As a psychologist, I know that double living is toxic. You can’t be healthy and living a double life. Unfortunately, a lower percentage of married women in triangles have that insightful need for change I just described before the triangle falls apart against her will.

 

The common ways in which this kind of triangle falls apart are: the ‘other man’ goes to therapy to leave the addictive sexualized relationship he’s got with the married woman, the married man and the ‘other man’ fight and force a change in the arrangement, the married man divorces his wife for infidelity, children complicate and interfere with the double life agenda of the married women, or last and least, the married woman realizes that there is less pain in the long run if she lets go of the ‘other man’ and makes a decision about her marriage.

 

Interestingly enough, when this kind of thing happens, heading off into the sunset with the ‘other man’ ready to set up a new love-life tends not to happen.

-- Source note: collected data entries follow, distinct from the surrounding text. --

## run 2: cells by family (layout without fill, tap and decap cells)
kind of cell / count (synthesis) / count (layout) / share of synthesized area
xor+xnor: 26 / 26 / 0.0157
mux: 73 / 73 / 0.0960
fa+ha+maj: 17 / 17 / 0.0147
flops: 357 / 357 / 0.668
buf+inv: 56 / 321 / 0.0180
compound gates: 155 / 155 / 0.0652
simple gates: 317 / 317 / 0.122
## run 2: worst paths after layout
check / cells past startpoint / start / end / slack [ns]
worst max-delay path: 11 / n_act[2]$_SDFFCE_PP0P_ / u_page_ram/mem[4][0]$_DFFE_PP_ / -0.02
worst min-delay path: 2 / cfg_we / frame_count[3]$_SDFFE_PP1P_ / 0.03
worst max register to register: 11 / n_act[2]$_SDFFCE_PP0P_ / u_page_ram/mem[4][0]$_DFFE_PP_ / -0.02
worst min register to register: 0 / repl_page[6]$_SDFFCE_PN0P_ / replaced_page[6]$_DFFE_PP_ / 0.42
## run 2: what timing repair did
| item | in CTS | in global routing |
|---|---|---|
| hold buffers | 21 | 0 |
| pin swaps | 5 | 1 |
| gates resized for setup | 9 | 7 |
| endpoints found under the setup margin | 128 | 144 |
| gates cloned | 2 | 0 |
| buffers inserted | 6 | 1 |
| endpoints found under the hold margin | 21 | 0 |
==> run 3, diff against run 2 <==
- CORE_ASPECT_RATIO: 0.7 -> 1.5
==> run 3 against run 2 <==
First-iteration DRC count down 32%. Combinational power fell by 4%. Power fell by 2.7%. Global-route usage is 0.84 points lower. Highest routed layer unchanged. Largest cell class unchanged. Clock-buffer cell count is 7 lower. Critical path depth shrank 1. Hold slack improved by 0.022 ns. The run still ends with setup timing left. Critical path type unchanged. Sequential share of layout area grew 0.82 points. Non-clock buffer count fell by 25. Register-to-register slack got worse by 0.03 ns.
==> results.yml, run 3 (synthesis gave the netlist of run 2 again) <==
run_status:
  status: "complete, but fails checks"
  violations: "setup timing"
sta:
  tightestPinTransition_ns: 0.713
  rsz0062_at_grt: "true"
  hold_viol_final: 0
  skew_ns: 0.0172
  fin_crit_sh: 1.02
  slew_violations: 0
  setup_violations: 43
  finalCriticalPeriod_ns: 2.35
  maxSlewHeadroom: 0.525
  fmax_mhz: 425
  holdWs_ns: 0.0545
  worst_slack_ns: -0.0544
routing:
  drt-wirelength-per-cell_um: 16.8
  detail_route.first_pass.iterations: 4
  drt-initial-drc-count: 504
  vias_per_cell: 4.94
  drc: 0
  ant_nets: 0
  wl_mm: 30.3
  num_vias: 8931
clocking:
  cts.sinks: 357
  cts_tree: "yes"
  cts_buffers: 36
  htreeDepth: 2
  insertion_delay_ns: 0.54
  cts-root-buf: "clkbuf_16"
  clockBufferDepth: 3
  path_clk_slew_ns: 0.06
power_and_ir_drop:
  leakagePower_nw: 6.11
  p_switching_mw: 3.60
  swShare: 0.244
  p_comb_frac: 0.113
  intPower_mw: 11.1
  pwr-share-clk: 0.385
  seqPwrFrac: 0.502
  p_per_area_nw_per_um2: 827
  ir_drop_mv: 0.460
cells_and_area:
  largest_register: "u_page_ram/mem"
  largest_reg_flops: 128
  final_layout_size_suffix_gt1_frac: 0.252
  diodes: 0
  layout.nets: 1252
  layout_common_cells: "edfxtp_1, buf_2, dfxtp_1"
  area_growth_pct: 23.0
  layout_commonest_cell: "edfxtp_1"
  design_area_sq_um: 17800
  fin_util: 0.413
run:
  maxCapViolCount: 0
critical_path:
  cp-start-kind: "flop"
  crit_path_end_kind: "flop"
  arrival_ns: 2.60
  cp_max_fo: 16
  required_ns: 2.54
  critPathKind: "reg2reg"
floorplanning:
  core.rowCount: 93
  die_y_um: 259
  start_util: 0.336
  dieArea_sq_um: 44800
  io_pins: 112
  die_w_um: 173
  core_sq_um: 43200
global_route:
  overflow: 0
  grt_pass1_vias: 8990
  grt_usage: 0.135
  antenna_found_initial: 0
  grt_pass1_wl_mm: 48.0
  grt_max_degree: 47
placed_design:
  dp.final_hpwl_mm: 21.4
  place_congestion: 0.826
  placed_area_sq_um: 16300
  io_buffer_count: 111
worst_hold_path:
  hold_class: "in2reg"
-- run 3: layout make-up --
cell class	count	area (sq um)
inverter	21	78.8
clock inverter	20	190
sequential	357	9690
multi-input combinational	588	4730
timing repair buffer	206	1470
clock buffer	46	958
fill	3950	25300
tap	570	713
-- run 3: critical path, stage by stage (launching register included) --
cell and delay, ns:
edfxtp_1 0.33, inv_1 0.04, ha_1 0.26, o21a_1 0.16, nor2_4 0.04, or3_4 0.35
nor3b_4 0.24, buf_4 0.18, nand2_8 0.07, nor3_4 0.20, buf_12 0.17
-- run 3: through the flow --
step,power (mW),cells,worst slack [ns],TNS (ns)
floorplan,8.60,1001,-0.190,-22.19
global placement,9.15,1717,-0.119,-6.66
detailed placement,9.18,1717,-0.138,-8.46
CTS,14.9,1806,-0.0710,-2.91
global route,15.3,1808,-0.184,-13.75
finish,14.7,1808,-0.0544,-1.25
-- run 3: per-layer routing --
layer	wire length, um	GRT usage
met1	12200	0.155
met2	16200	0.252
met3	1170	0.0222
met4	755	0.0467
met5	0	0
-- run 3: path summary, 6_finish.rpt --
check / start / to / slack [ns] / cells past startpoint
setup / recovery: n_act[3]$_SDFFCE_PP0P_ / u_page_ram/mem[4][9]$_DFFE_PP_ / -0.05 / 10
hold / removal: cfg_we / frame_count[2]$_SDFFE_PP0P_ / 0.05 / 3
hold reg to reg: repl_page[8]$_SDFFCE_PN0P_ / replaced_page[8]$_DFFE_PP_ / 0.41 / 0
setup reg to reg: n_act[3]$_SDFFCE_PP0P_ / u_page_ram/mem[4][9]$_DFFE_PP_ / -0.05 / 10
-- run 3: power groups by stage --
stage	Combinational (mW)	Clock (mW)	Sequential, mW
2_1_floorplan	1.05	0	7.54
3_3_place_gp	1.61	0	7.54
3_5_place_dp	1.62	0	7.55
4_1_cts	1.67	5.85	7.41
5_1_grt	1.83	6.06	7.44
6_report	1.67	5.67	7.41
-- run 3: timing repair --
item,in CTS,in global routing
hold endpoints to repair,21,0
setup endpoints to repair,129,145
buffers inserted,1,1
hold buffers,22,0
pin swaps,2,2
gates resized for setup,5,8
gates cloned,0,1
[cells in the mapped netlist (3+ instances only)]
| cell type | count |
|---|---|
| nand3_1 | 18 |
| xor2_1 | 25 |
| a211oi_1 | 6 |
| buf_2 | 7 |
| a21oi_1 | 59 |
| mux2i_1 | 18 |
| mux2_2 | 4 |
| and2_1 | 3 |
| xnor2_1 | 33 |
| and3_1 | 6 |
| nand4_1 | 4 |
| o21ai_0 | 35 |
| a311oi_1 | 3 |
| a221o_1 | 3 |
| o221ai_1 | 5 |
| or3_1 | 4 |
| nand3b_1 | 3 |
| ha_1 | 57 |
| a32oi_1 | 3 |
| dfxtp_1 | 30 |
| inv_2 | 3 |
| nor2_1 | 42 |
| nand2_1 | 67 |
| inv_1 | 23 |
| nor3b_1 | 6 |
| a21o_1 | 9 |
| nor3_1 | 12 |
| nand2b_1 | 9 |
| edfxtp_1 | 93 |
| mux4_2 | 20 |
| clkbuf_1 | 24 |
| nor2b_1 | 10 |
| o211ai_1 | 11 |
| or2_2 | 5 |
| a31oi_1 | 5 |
### config.mk
export PLATFORM = sky130hd
export DESIGN_NAME = char_display_diff_refresh_unit
export DESIGN_NICKNAME = d
export VERILOG_FILES = /design/src/hdl/cdr_pkg.sv /design/src/hdl/cdr_front.sv /design/src/hdl/cdr_back.sv /design/src/hdl/char_display_diff_refresh_unit.sv
export SDC_FILE = /design/constraint.sdc
export NUM_CORES = 1
export LEC_CHECK = 0
export BUFFER_PORTS_ARGS = -buffer_cell sky130_fd_sc_hd__buf_2
export CAP_MARGIN = 25
export CORE_UTILIZATION = 56
export CTS_BUF_LIST = sky130_fd_sc_hd__clkbuf_4 sky130_fd_sc_hd__clkbuf_8
export DETAILED_ROUTE_END_ITERATION = 10
export PLACE_DENSITY = 0.72
export SYNTH_ARGS = -nofsm -noshare
export SYNTH_HDL_FRONTEND = slang
export SYNTH_HIERARCHICAL = 1
export SYNTH_SLANG_ARGS = --single-unit
### constraint.sdc
create_clock -name i_clk -period 9.4 [get_ports i_clk]
set_clock_uncertainty 0.1 [all_clocks]
set_input_delay 0.47 -clock i_clk [delete_from_list [all_inputs] [get_ports i_clk]]
set_output_delay 0.47 -clock i_clk [all_outputs]
set_load 0.005 [all_outputs]
==> config.mk <==
export PLATFORM = sky130hd
export DESIGN_NAME = sorted_priority_queue
export DESIGN_NICKNAME = d
export VERILOG_FILES = /design/src/design/spq_pkg.sv /design/src/design/spq_cell.sv /design/src/design/sorted_priority_queue.sv
export SDC_FILE = /design/constraint.sdc
export NUM_CORES = 2
export LEC_CHECK = 0
export ABC_CLOCK_PERIOD_IN_PS = 11600
export BUFFER_PORTS_ARGS = -buffer_cell sky130_fd_sc_hd__buf_2
export CORE_ASPECT_RATIO = 1.1
export CORE_MARGIN = 5
export CORE_UTILIZATION = 50
export DETAILED_ROUTE_END_ITERATION = 8
export MAX_ROUTING_LAYER = met4
export PLACE_DENSITY = 0.66
export SLEW_MARGIN = 20
export SYNTH_ARGS = -nofsm -noshare
export SYNTH_HDL_FRONTEND = slang
export SYNTH_HIERARCHICAL = 1
export SYNTH_SLANG_ARGS = --single-unit
==> constraint.sdc <==
create_clock -name i_clk -period 11.6 [get_ports i_clk]
set_clock_uncertainty 0.05 [all_clocks]
set_input_delay 2.32 -clock i_clk [delete_from_list [all_inputs] [get_ports i_clk]]
set_output_delay 2.32 -clock i_clk [all_outputs]
set_load 0.03 [all_outputs]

Almost as if the relationship with the ‘other man’ was really a byproduct of the triangle and now that the triangle is broken, the ‘other man’ usually has no place in her life. The married woman has to either recommit herself to her marriage or grieve the loss of it.

 

This will take emotional priority over starting a new committed love relationship. Rebounds like this usually don’t work very well anyway. People need to leave something emotionally before they can recommit emotionally to something else. Otherwise the past unfinished emotional business is always threatening to invade the present.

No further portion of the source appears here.